In 2008, the civil engineering consultancy ADCIM won a contract from the water board for the Rivierenland area (Waterschap Rivierenland) and the Kinderdijk World Heritage Association (Stichting Werelderfgoed Kinderdijk) to manage the project to connect the windmill site to the village’s main sewage system.
Dirk Burggraaf, project manager/advisor for water at ADCIM, says that Xylem was an obvious partner for this project, since the two companies have worked together before and it has “always worked really well.” Burggraaf said that the company was also a good choice because Xylem was already managing the micro pump stations in the adjacent municipality of Nieuw-Lekkerland. “It was a really good fit,” he says.
A new sewage solution
The old sewage system comprised septic tanks that were emptied intermittently by a tanker. If they filled up before that, the wastewater went directly into the surface water. Kinderdijk was one of the last areas in the Netherlands to use this system. “Environmental legislation no longer allows it”, says Alexander Vis, head of Xylem’s Pressure Sewage team in the Netherlands. “Nobody wants this kind of system any more.”
With stricter environmental regulations calling for improved wastewater transportation, pressurized sewage systems have proven to be a safe, flexible and reliable way to move wastewater cost-effectively. A pressurized sewage system (PSS) consists of a collecting tank, a pump and the pipes required to feed wastewater into the sewer main. Last August at Kinderdijk, Xylem began installing a complete pressure sewage network including six Flygt Micro pump stations with eight Flygt MP3068 grinder pumps.
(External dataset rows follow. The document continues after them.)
===== config.mk =====
export PLATFORM = sky130hd
export DESIGN_NAME = shift_add_multiplier
export DESIGN_NICKNAME = d
export VERILOG_FILES = /design/src/rtl/shift_add_multiplier.sv
export SDC_FILE = /design/constraint.sdc
export NUM_CORES = 1
export LEC_CHECK = 0
export CAP_MARGIN = 20
export CORE_UTILIZATION = 54
export DETAILED_ROUTE_END_ITERATION = 12
export PLACE_DENSITY = 0.83
export SYNTH_ARGS = -nofsm -noshare
export SYNTH_HDL_FRONTEND = slang
export SYNTH_SLANG_ARGS = --single-unit

===== constraint.sdc =====
create_clock -name clk -period 2.4 [get_ports clk]
set_clock_uncertainty 0.1 [all_clocks]
set_input_delay 0.48 -clock clk [delete_from_list [all_inputs] [get_ports clk]]
set_output_delay 0.48 -clock clk [all_outputs]
set_load 0.1 [all_outputs]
Pressurized sewer systems are ideal in tough topographical conditions, such as with hilly and rocky areas and when dealing with high water tables and very flat land, like at Kinderdijk. A PSS provides effective wastewater transportation at minimum depth, and is a smart economic alternative to gravity feed sewage systems since it costs less to install and maintain.
“It was an unusual project for the contractor,” says Vis, “because there were many regulations that had to be taken into account.” For example, because of high water levels, no drilling or digging could take place in the dikes between November and April, as this could cause weak spots to appear. In addition, if drilling was carried out in the wrong place there was a risk that a dike could collapse.
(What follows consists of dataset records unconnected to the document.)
--- config.mk ---
export PLATFORM = sky130hd
export DESIGN_NAME = counter_updown_mod
export DESIGN_NICKNAME = d
export VERILOG_FILES = /design/src/rtl/counter_updown_mod.sv
export SDC_FILE = /design/constraint.sdc
export NUM_CORES = 1
export LEC_CHECK = 0
export CAP_MARGIN = 25
export CORE_ASPECT_RATIO = 1.75
export CORE_MARGIN = 2
export CORE_UTILIZATION = 48
export DETAILED_ROUTE_END_ITERATION = 10
export PLACE_DENSITY = 0.8
export SLEW_MARGIN = 10
export SYNTH_ARGS = -nofsm -noshare
export SYNTH_HDL_FRONTEND = slang
export SYNTH_SLANG_ARGS = --single-unit
--- constraint.sdc ---
create_clock -name clk -period 3.1 [get_ports clk]
set_clock_uncertainty 0.15 [all_clocks]
set_input_delay 0.62 -clock clk [delete_from_list [all_inputs] [get_ports clk]]
set_output_delay 0.62 -clock clk [all_outputs]
set_load 0.1 [all_outputs]
--- src/rtl/counter_updown_mod.sv ---
// rtl/counter_updown_mod.sv - up/down modulo counter with wrap/saturate, tc pulse and sticky ovf
// Optional snapshot register and ports are built when COUNTER_SNAPSHOT_EN is defined.
module counter_updown_mod #(
    parameter int WIDTH    = 8,
    parameter int SATURATE = 0
) (
    input  logic             clk,
    input  logic             reset,
    input  logic             clr,
    input  logic             load,
    input  logic [WIDTH-1:0] load_val,
    input  logic             en,
    input  logic             up_dn,
    input  logic [WIDTH-1:0] max_val,
    output logic [WIDTH-1:0] out,
    output logic             tc,
    output logic             ovf,
    input  logic             ovf_clr
`ifdef COUNTER_SNAPSHOT_EN
    ,
    input  logic             snap,
    output logic [WIDTH-1:0] snap_out
`endif
);

    localparam bit SAT = (SATURATE != 0);

    logic             at_limit;
    logic             term_event;
    logic [WIDTH-1:0] step_val;

    // ">=" on the up side also catches out left above a lowered max_val or a large load.
    always_comb begin
        at_limit = 1'b0;
        step_val = out;
        if (up_dn) begin
            at_limit = (out >= max_val);
            if (at_limit) begin
                step_val = SAT ? out : '0;
            end else begin
                step_val = out + WIDTH'(1);
            end
        end else begin
            at_limit = (out == '0);
            if (at_limit) begin
                step_val = SAT ? out : max_val;
            end else begin
                step_val = out - WIDTH'(1);
            end
        end
    end

    assign term_event = en && !clr && !load && at_limit;

    always_ff @(posedge clk or posedge reset) begin
        if (reset) begin
            out <= '0;
            tc  <= 1'b0;
        end else if (clr) begin
            out <= '0;
            tc  <= 1'b0;
        end else if (load) begin
            out <= load_val;
            tc  <= 1'b0;
        end else if (en) begin
            out <= step_val;
            tc  <= at_limit;
        end else begin
            tc  <= 1'b0;
        end
    end

    // Set takes precedence over ovf_clr on the same edge.
    always_ff @(posedge clk or posedge reset) begin
        if (reset) begin
            ovf <= 1'b0;
        end else if (term_event) begin
            ovf <= 1'b1;
        end else if (ovf_clr) begin
            ovf <= 1'b0;
        end
    end

`ifdef COUNTER_SNAPSHOT_EN
    always_ff @(posedge clk or posedge reset) begin
        if (reset) begin
            snap_out <= '0;
        end else if (snap) begin
            snap_out <= out;
        end
    end
`endif

endmodule

# Word level (Yosys, flattened, before mapping)
# Cells that the tools add are included.
dict set report op_classes {
  mux 12
  addsub 2
  n_lt_le_gt_ge 1
  n_reduce_logical 8
}
# op count
set ops {}
lappend ops {{2-to-1 mux 8 bit} 6}
lappend ops {{adder 8 x 1 -> 8 bit, second input constant} 1}
lappend ops {{greater-or-equal comparator 8 bit} 1}
lappend ops {{zero test 8 bit} 1}
lappend ops {{subtractor 8 x 1 -> 8 bit, second input constant} 1}
lappend ops {{2-to-1 mux 1 bit} 6}
lappend ops {{logical AND 1 bit} 3}
lappend ops {{nonzero test 3 bit} 1}
lappend ops {{zero test 1 bit} 2}
lappend ops {{nonzero test 2 bit} 1}
dict set report word_totals {
  input_bits 23
  output_inout_bits 10
  regBits 10
  elab_cells 26
}

# Longest topological paths before layout
# Gate-level depths: netlist (run 1).
dict set report logic_depth {
  word_depth 6
  mapped_depth 7
  ltp_nobuf 7
}

# Least setup slack after synthesis (run 1)
# No wires, ideal clock.
dict set report synth_timing {
  path_kind {register to register}
  startpoint {reg out[0]}
  endpoint {reg out[7]}
  setup_ns 0.087
  path_stages_with_launch 8
  period_less_slack_ns 2.999
  path_buffers 0
  arrival_ns 2.762
  path_slack_ns 0.101
  required_time_ns 2.863
  cell_sequence {dfrtp_1 inv_1 ha_1 nor3b_1 o21ai_1 a2111oi_4 a221oi_1 a211oi_2}
}
dict set report synth_between {
  elab_chain_cells 6
  elab_cells_between_ends 10
  classes_between {add/sub (2); order compare (1); mux (6); reduce/logical (1)}
}
# element line
set synth_rtl {}
lappend synth_rtl {{from (decl)} 15} ;# output logic [WIDTH-1:0] out,
lappend synth_rtl {{from (signal assigned)} 63} ;# out <= load_val;
lappend synth_rtl {{from (signal assigned)} 66} ;# out <= step_val;
lappend synth_rtl {{subtractor 8 x 1 -> 8 bit, or another cell as far along} 48} ;# step_val = out - WIDTH'(1);
lappend synth_rtl {{2-to-1 mux 8 bit, on equally long branches} {45, 38}}
lappend synth_rtl {{2-to-1 mux 8 bit *} 36} ;# if (up_dn) begin
lappend synth_rtl {{2-to-1 mux 8 bit *} 65} ;# end else if (en) begin
lappend synth_rtl {{2-to-1 mux 8 bit *} 62} ;# end else if (load) begin
lappend synth_rtl {{2-to-1 mux 8 bit *} 59} ;# end else if (clr) begin
# Mark *: on every way between the ends. The rest lies on a longest branch, timed or not. The select of a mux whose other input is x is not followed.
# A chain may end at the register's enable or synchronous reset.

# Worst setup path after layout (run 1)
dict set report layout_timing {
  startpoint {in max_val[3]}
  endpoint {reg out[1]}
}
dict set report layout_between {
  elab_chain_cells 6
}
# element line
set layout_rtl {}
lappend layout_rtl {{from (decl)} 14} ;# input logic [WIDTH-1:0] max_val,
lappend layout_rtl {{greater-or-equal comparator 8 bit} 37} ;# at_limit = (out >= max_val);
lappend layout_rtl {{2-to-1 mux 8 bit} 38} ;# if (at_limit) begin
lappend layout_rtl {{2-to-1 mux 8 bit} 36}
lappend layout_rtl {{2-to-1 mux 8 bit} 65}
lappend layout_rtl {{2-to-1 mux 8 bit} 62}
lappend layout_rtl {{2-to-1 mux 8 bit} 59}
# No other way between the ends. The select of a mux whose other input is x is not followed.

==> results.ini, run 1 <==
[sta]
slew_headroom_pct=70.5
final.setup.tns_ns=0
drv_slew=0
worst_slew_pin_slew_ns=0.441
fin_worst_hold_slack_ns=0.420
setup_violations=0
min_period_ns=2.81
max_clock_freq_ghz=0.356
finalCritPeriodShare_pct=90.5
hold_viol=0
rsz0062_at_grt=false

[routing]
via_per_inst=6.26
wire_per_inst_um=16.7
wirelength_um=3400
drc=0
vias=1277
ant_nets=0
drt_pass1_iterations=4
drtIter0Drc=29

[global_routing]
antenna_found_initial=0
grtUsageTotal_pct=24.2
grt_pass1_wl_um=5600
grt-ovfl-total=0
grt_max_degree=15
grt_pass1_vias=1272

[final_layout]
fillers=213
stdcell_area_mm2=0.00155
finalNonFillerCells=204
antenna_cells=0
drive_above_1_share_pct=15.1
nets=214
area_delta_synth_final_pct=30.3

[place]
portBuffers=32
place_area_mm2=0.00149
dp.cells=200
hpwl_um=2640
place_congestion=0.915

[floorplanning]
start_util_pct=51.0
rows=23
io_pins=33
die_h_um=69.8
fp.dieArea_mm2=0.00291
die_w_um=41.6
core_mm2=0.00233

[pwr]
seq_power_share_pct=25.4
power_density_mw_per_mm2=433
p_int_mw=0.381
power_frac_comb_pct=49.9
max-vdd-ir-drop_uv=401
power_frac_clock_pct=24.7
power.total_mw=0.671
p_leak_nw=0.680
p_switching_mw=0.290
switching_share_pct=43.3

[synth]
synth-edff-count=0
synth.most_common_cell=nor2_1
synthArstFlopShare_pct=100
ys_top_cells_by_area=dfrtp_1 (21%), ha_1 (12%), a21oi_1 (4.6%)
synth_top_flop_cell=dfrtp_1
synth_fp_nets=183
avgSynthCellArea_um2=7.98
syn_inst=149
ys_top_cells_by_count=nor2_1 (13), inv_1 (12), a21oi_1 (11), ha_1 (11)
post-synth-top-area-cell=dfrtp_1
synth_seq_cells=10
synth_top_area_share_pct=21.1
yosysUniqueCellTypes=46
ys_warn_count=0
ys_seq_area_share_pct=21.1
synthesis.area_mm2=0.00119

[run_status]
outcome=finished clean

[clock_network]
clkTransAtPathRegs_ns=0.05
htree_levels=1
cts_resized=0
cts-hold-fix-buffers=0
clock-sinks=10
cts.root.buffer_cell=clkbuf_8
clk-insertion-delay-late_ns=0.23
clock_path_buffers=2
cts_setup_buffers=0
cts_made_buffers=3
cts_tree=built

[setup_path]
crit_start=max_val[3]
cp.required_ns=3.10
arrival_ns=2.81
rrSetupSlack_ns=0.55
critPathLaunchType=input pin
endpoint_kind=register
timing.rr.start=out[3]$_DFFE_PP0P_
setup.worst_path.class=input pin to register
cp_max_fo=6

[hold_path]
min_from=ovf$_DFFE_PP0P_
hold_class=register to register

[run]
maxCapViolCount=0

## cell type report
cell class | count | area [µm²] | area share [%]
Timing Repair Buffer | 37 | 333 | 21.5
Inverter | 12 | 45.0 | 2.91
Multi-Input combinational cell | 116 | 835 | 53.9
Clock buffer | 4 | 55.1 | 3.55
Tap cell | 25 | 31.3 | 2.02
Sequential cell | 10 | 250 | 16.2
## flip-flops by register name, indices dropped and copies added (netlist names)
register and count:
ovf 1, out 8, tc 1
## per-stage QoR
stage,util (%),setup slack (ns)
floorplan,-,0.101
global route,66.5,0.144
detailed placement,64.1,0.0164
finish,66.5,0.294
CTS,66.5,0.259
global placement,64.1,0.180
## critical path, stage by stage
cell             delay, ns
clkdlybuf4s50_1       0.45
inv_1                 0.05
ha_1                  0.31
a211oi_1              0.26
o21ai_1               0.15
a2111oi_4             0.50
buf_4                 0.23
a221oi_1              0.08
nor3_1                0.15
## placed cells by master (no fill, tap or decap), drive strengths merged, types with 3 or more instances in the layout
master,Yosys,final
nor3,10,10
xnor2,5,5
nand3,5,5
ha,11,11
nand4,3,3
dfrtp,10,10
nor3b,4,4
mux2i,3,3
a21oi,11,11
nor2,14,14
nor2b,3,3
a221oi,3,3
buf,5,15
nand2,10,10
a211oi,4,4
clkdlybuf4s50,0,22
o21ai,4,4
clkbuf,6,4
inv,12,12
## cell families (layout without fill, tap and decap cells)
logic type               after synthesis  after routing  share of synthesized area (%)
AO/OA/AOI/OAI                         37             37                           23.7
XOR/XNOR                               6              6                           4.42
adder cells (fa/ha/maj)               11             11                           11.6
buffers and inverters                 23             53                           8.74
flip-flops                            10             10                           21.1
multiplexers                           4              4                           3.47
AND/OR/NAND/NOR                       58             58                           27.1
## routing by layer
layer | part of all wire, % | GRT usage [%] | up-vias
met5 | 0 | 0 | -
met4 | 3.7 | 11.8 | 0
met3 | 3.8 | 2.08 | 15
met2 | 54 | 43.6 | 46
met1 | 39 | 27.4 | 604
li1 | - | - | 612
## worst paths after layout
path / to / cells after the start
worst max-delay path: out[1]$_DFFE_PP0P_ / 9
worst min-delay path: ovf$_DFFE_PP0P_ / 2
worst max register to register: out[1]$_DFFE_PP0P_ / 7
worst min register to register: ovf$_DFFE_PP0P_ / 2
max in group asynchronous: out[0]$_DFFE_PP0P_ / 2
min in group asynchronous: out[7]$_DFFE_PP0P_ / 2
## power by group through the flow
stage	logic, mW	clock network, mW	registers, mW
2_1_floorplan	0.176	0	0.241
3_3_place_gp	0.325	0	0.171
6_report	0.335	0.166	0.171
5_1_grt	0.357	0.175	0.173
3_5_place_dp	0.334	0	0.172
4_1_cts	0.335	0.168	0.170
Note: power is estimated with default switching activity, not from simulation.
==> inputs of run 2 (changes only) <==
--- a/config.mk
+++ b/config.mk
@@ -6,11 +6,13 @@
 export NUM_CORES = 1
 export LEC_CHECK = 0
 export CAP_MARGIN = 25
+export CELL_PAD_IN_SITES_DETAIL_PLACEMENT = 1
+export CELL_PAD_IN_SITES_GLOBAL_PLACEMENT = 1
 export CORE_ASPECT_RATIO = 1.75
 export CORE_MARGIN = 2
-export CORE_UTILIZATION = 48
+export CORE_UTILIZATION = 35
 export DETAILED_ROUTE_END_ITERATION = 10
-export PLACE_DENSITY = 0.8
+export PLACE_DENSITY_LB_ADDON = 0.1
 export SLEW_MARGIN = 10
 export SYNTH_ARGS = -nofsm -noshare
 export SYNTH_HDL_FRONTEND = slang
==> run 2 against run 1 <==
Effect of this change:
- die area up 34%
- highest routed layer unchanged
- critical path type unchanged
- cell area grew 1.6%
- count of clock-buffer cells in the layout is the same
- sequential share of layout area is 0.26 points lower
==> results.ini, run 2 (same netlist as run 1, synthesis figures left out) <==
[sta]
setup_violations=0
rsz0062_at_grt=false
min_period_ns=2.76
slew_headroom_pct=65.9
max_clock_freq_ghz=0.363
worst_slew_pin_slew_ns=0.512
drv_slew=0
hold_viol=0
final.setup.tns_ns=0
finalCritPeriodShare_pct=89.0
fin_worst_hold_slack_ns=0.392

[final_layout]
final_cell_mix=clkdlybuf4s50_1 (22), buf_4 (15), nor2_1 (13)
nets=214
drive_above_1_share_pct=15.1
layout_commonest_cell=clkdlybuf4s50_1
top_regs=out x8, ovf x1, tc x1
area_delta_synth_final_pct=32.4
largest-register=out
antenna_cells=0
largest_reg_flops=8
finish.utilization_pct=47.3
finalNonFillerCells=224

[setup_path]
rrSetupSlack_ns=0.59
cp_max_fo=7
cp_slowest_cell=clkdlybuf4s50_1
arrival_ns=2.80
reg2reg_to=out[0]$_DFFE_PP0P_
r2r_cells=7
timing.rr.start=out[3]$_DFFE_PP0P_
cp.required_ns=3.14
critPathLaunchType=input pin
path_buf_inv=3
crit_family=compound AO/OA/AOI/OAI gates
cp_cell_sequence=clkdlybuf4s50_1 > inv_1 > ha_1 > a211oi_1 > o21ai_1 > a2111oi_4 > buf_4 > a21o_1 > a31o_2
max_stage_delay_ns=0.46
setup.worst_path.class=input pin to register
endpoint_kind=register

[global_routing]
grt_pass1_vias=1324
antenna_found_initial=0
grt_max_degree=15
grt_pass1_wl_um=6150
grt-ovfl-total=0
grtUsageTotal_pct=22.2

[floorplanning]
io_pins=33
fp.dieArea_mm2=0.00390
die_w_um=48.1
rows=28
start_util_pct=35.7
die_h_um=81.1
core_mm2=0.00333

[pwr]
switching_share_pct=44.0
power_frac_comb_pct=48.6
seq_power_share_pct=26.1
power_density_mw_per_mm2=431
power.total_mw=0.678
p_leak_nw=0.679
max-vdd-ir-drop_uv=351
p_int_mw=0.380
power_frac_clock_pct=25.2
p_switching_mw=0.298

[routing]
drt_pass1_iterations=4
drc=0
wirelength_um=3790
wire_per_inst_um=16.9
drtIter0Drc=5
vias=1250
ant_nets=0
via_per_inst=5.58

[clock_network]
htree_levels=1
cts_made_buffers=3
clk-insertion-delay-late_ns=0.24
cts_tree=built
clkTransAtPathRegs_ns=0.05
cts_resized=0
cts-hold-fix-buffers=0
cts.root.buffer_cell=clkbuf_8
clock-sinks=10
clock_path_buffers=2
cts_setup_buffers=0

[place]
place_congestion=0.808
portBuffers=32
hpwl_um=3090
dp.cells=220

[run_status]
outcome=finished clean

[hold_path]
hold_depth=2
hold_class=register to register
min_from=ovf$_DFFE_PP0P_
holdPathEnd=ovf$_DFFE_PP0P_

[run]
maxCapViolCount=0

-- run 2: cell counts in the layout (fill, tap and decap cells not counted) --
Identical to the previous run, type by type.
-- run 2: worst reg2reg max path, stage by stage (launching register included) --
cell       delay (ns)
dfrtp_1          0.60
ha_1             0.33
a211oi_1         0.25
o21ai_1          0.16
a2111oi_4        0.45
buf_4            0.22
a21o_1           0.14
a31o_2           0.15
-- run 2: worst max-delay path by stage --
stage / slack, ns / cells past startpoint / endpoint / start
after floorplan: 0.10 / 7 / out[7]$_DFFE_PP0P_ / out[0]$_DFFE_PP0P_
after global placement: 0.14 / 9 / out[0]$_DFFE_PP0P_ / max_val[3]
after detailed placement: 0.07 / 9 / out[0]$_DFFE_PP0P_ / max_val[3]
after CTS: 0.32 / 9 / out[0]$_DFFE_PP0P_ / max_val[3]
after global routing: 0.23 / 9 / out[0]$_DFFE_PP0P_ / max_val[3]
final: 0.34 / 9 / out[0]$_DFFE_PP0P_ / max_val[3]
-- run 2: power groups by stage --
stage / Combinational, mW / Clock (mW) / Sequential, mW
floorplan: 0.176 / 0 / 0.241
global placement: 0.327 / 0 / 0.178
detailed placement: 0.332 / 0 / 0.179
CTS: 0.334 / 0.174 / 0.177
global route: 0.356 / 0.180 / 0.180
finish: 0.330 / 0.171 / 0.177
-- run 2: per-stage QoR --
step | cell area (µm²) | setup WS (ns)
after detailed placement | 1520 | 0.0715
final | 1570 | 0.342
after global routing | 1570 | 0.226
after floorplan | 1190 | 0.101
after global placement | 1520 | 0.145
after CTS | 1570 | 0.322
-- run 2: final cells by class --
cell class | count | area (µm²)
Multi-Input combinational cell | 116 | 835
Clock buffer | 4 | 55.1
Inverter | 12 | 45.0
Timing Repair Buffer | 37 | 333
Fill cell | 421 | 1750
Tap cell | 45 | 56.3
Sequential cell | 10 | 250
-- run 2: per-layer routing --
metal / vias up / part of all wire [%] / track usage [%]
li1: 605 / - / -
met1: 607 / 38 / 24.0
met2: 31 / 56 / 40.8
met3: 7 / 3.2 / 1.33
met4: 0 / 2.4 / 9.73
met5: - / 0 / 0
==> inputs of run 3 (changes only) <==
--- a/config.mk
+++ b/config.mk
@@ -9,7 +9,6 @@
 export CELL_PAD_IN_SITES_DETAIL_PLACEMENT = 1
 export CELL_PAD_IN_SITES_GLOBAL_PLACEMENT = 1
 export CORE_ASPECT_RATIO = 1.75
-export CORE_MARGIN = 2
 export CORE_UTILIZATION = 35
 export DETAILED_ROUTE_END_ITERATION = 10
 export PLACE_DENSITY_LB_ADDON = 0.1
==> run 3 against run 2 <==
Effect of this change:
- register-to-register slack got worse by 0.05 ns
- sequential power barely moved
- sequential share of layout area increased by 0.10 points
- worst setup slack worse by 0.062 ns
- critical path type unchanged
- critical endpoint is now out[1]$_DFFE_PP0P_
- largest power group unchanged
==> results.ini, run 3 (same netlist as run 1, synthesis figures left out) <==
[run_status]
outcome=finished clean

[clock_network]
cts_setup_buffers=0
clock-sinks=10
htree_levels=1
clk-insertion-delay-late_ns=0.24
clock_path_buffers=2
clkTransAtPathRegs_ns=0.05
cts.root.buffer_cell=clkbuf_8
cts_tree=built
cts-hold-fix-buffers=0
cts_resized=0
cts_made_buffers=3

[global_routing]
grtUsageTotal_pct=22.6
grt_pass1_wl_um=6130
grt_use_met3_pct=0.909
grt_pass1_vias=1322
grt_max_degree=15
grtUsageMet2_pct=41.1
grt_util_met1_pct=26.9
grt-ovfl-total=0
antenna_found_initial=0
busiest_layer=met2

[floorplanning]
fp.dieArea_mm2=0.00364
start_util_pct=37.4
die_w_um=46.1
rows=27
core_mm2=0.00318
die_h_um=79.1
io_pins=33

[sta]
worst_slew_pin_slew_ns=0.502
min_period_ns=2.82
finalCritPeriodShare_pct=91.0
setup_violations=0
final.setup.tns_ns=0
drv_slew=0
max_clock_freq_ghz=0.355
slew_headroom_pct=66.5
rsz0062_at_grt=false
hold_viol=0

[setup_path]
cp_max_fo=7
reg2reg_to=out[1]$_DFFE_PP0P_
critPathLaunchType=input pin
endpoint_kind=register
r2r_cells=7
setup.worst_path.class=input pin to register
arrival_ns=2.81
rrSetupSlack_ns=0.54
timing.rr.start=out[3]$_DFFE_PP0P_
cp.required_ns=3.09

[routing]
vias=1269
via_per_inst=5.74
ant_nets=0
wirelength_um=3750
wire_per_inst_um=17.0
drtIter0Drc=21
drt_pass1_iterations=4
drc=0

[hold_path]
holdPathEnd=ovf$_DFFE_PP0P_
hold_class=register to register
min_from=ovf$_DFFE_PP0P_
hold_depth=2

[run]
maxCapViolCount=0

[final_layout]
top_regs=out x8, ovf x1, tc x1
fillers=413
area_delta_synth_final_pct=31.6
final_cell_mix=clkdlybuf4s50_1 (22), buf_4 (14), nor2_1 (13)
drive_above_1_share_pct=14.6
nets=213
antenna_cells=0
largest-register=out
largest_reg_flops=8
layout_commonest_cell=clkdlybuf4s50_1
finalNonFillerCells=221

[place]
portBuffers=32
hpwl_um=2990
place_congestion=0.842
dp.cells=217

[pwr]
power_density_mw_per_mm2=432
max-vdd-ir-drop_uv=250
power.total_mw=0.675
p_leak_nw=0.675

## run 3: per-layer routing
layer	routed length, µm	vias to the layer above
met3	113	7
met2	2010	34
met1	1560	623
li1	-	605
met4	67	0
met5	0	-
## run 3: worst max-delay path by stage
stage | startpoint | endpoint | depth (start not counted)
global placement | max_val[3] | out[0]$_DFFE_PP0P_ | 9
detailed placement | max_val[3] | ovf$_DFFE_PP0P_ | 9
CTS | max_val[3] | out[1]$_DFFE_PP0P_ | 9
finish | max_val[3] | out[1]$_DFFE_PP0P_ | 9
global route | max_val[3] | out[1]$_DFFE_PP0P_ | 9
floorplan | out[0]$_DFFE_PP0P_ | out[7]$_DFFE_PP0P_ | 7
## run 3: layout make-up
class | instances | area [µm²] | area share (%)
tap | 43 | 53.8 | 3.44
multi-input combinational | 116 | 835 | 53.4
inverter | 12 | 45.0 | 2.88
sequential | 10 | 250 | 16.0
clock buffer | 4 | 55.1 | 3.52
timing repair buffer | 36 | 325 | 20.8
## run 3: critical path: stages
cell,delay [ns]
clkdlybuf4s50_1,0.46
inv_1,0.06
ha_1,0.31
a211oi_1,0.23
o21ai_1,0.15
a2111oi_4,0.47
buf_4,0.23
a221oi_1,0.10
nor3_1,0.18
## run 3: power by group
part / internal, mW / leakage [nW] / switching, mW / total, mW
Combinational: 0.125 / 0.513 / 0.206 / 0.331
Clock: 0.112 / 0.0288 / 0.0556 / 0.168
Sequential: 0.141 / 0.133 / 0.0354 / 0.177
## run 3: through the flow
stage	setup WS [ns]	area [µm²]	utilization [%]	hold WS [ns]
final	0.279	1560	49.3	0.415
after detailed placement	0.0650	1510	47.5	0.423
after floorplan	0.101	1190	-	0.310
after CTS	0.270	1560	49.3	0.429
after global placement	0.153	1510	47.5	0.384
after global routing	0.137	1560	49.3	0.472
There were also stringent environmental requirements because Kinderdijk is a World Heritage site and is located in a Natura 2000 area, an EU-designated nature conservation area. “The pipes had to be laid very carefully around the wooden foundations of the windmills, which are hundreds of years old,” says Burggraaf. “And in order not to disturb the waterfowl the work had to be done outside the breeding season and the overwintering period.”
Pump monitoring system
The new system has also reduced the risk of flooding, and prevents wastewater from going into the surface water, explains Alexander Vis. The whole area is equipped with telemetry: if a pump is faulty, a message is relayed directly to the municipality’s central computer. “Previously, somebody had to patrol the whole area by bike. And the warning could quite easily come too late.”
Xylem supplied a pump management and communication system to enable accurate monitoring of the entire installation. Each pump station is equipped with an individual FGC-313 pump station computer and a LON communication module. The communication module ensures that the pump station data is collected in the central APX711 pump station computer, which can then relay all data to the Aquaview control station (SCADA system).
Currently twelve areas at the Kinderdijk site and the tourist toilets have been connected to the main sewage system. The windmills themselves will be connected later after a number of adjustments have been made. The site’s wastewater is now transported safely to a water treatment plant in the nearby town of Alblasserdam.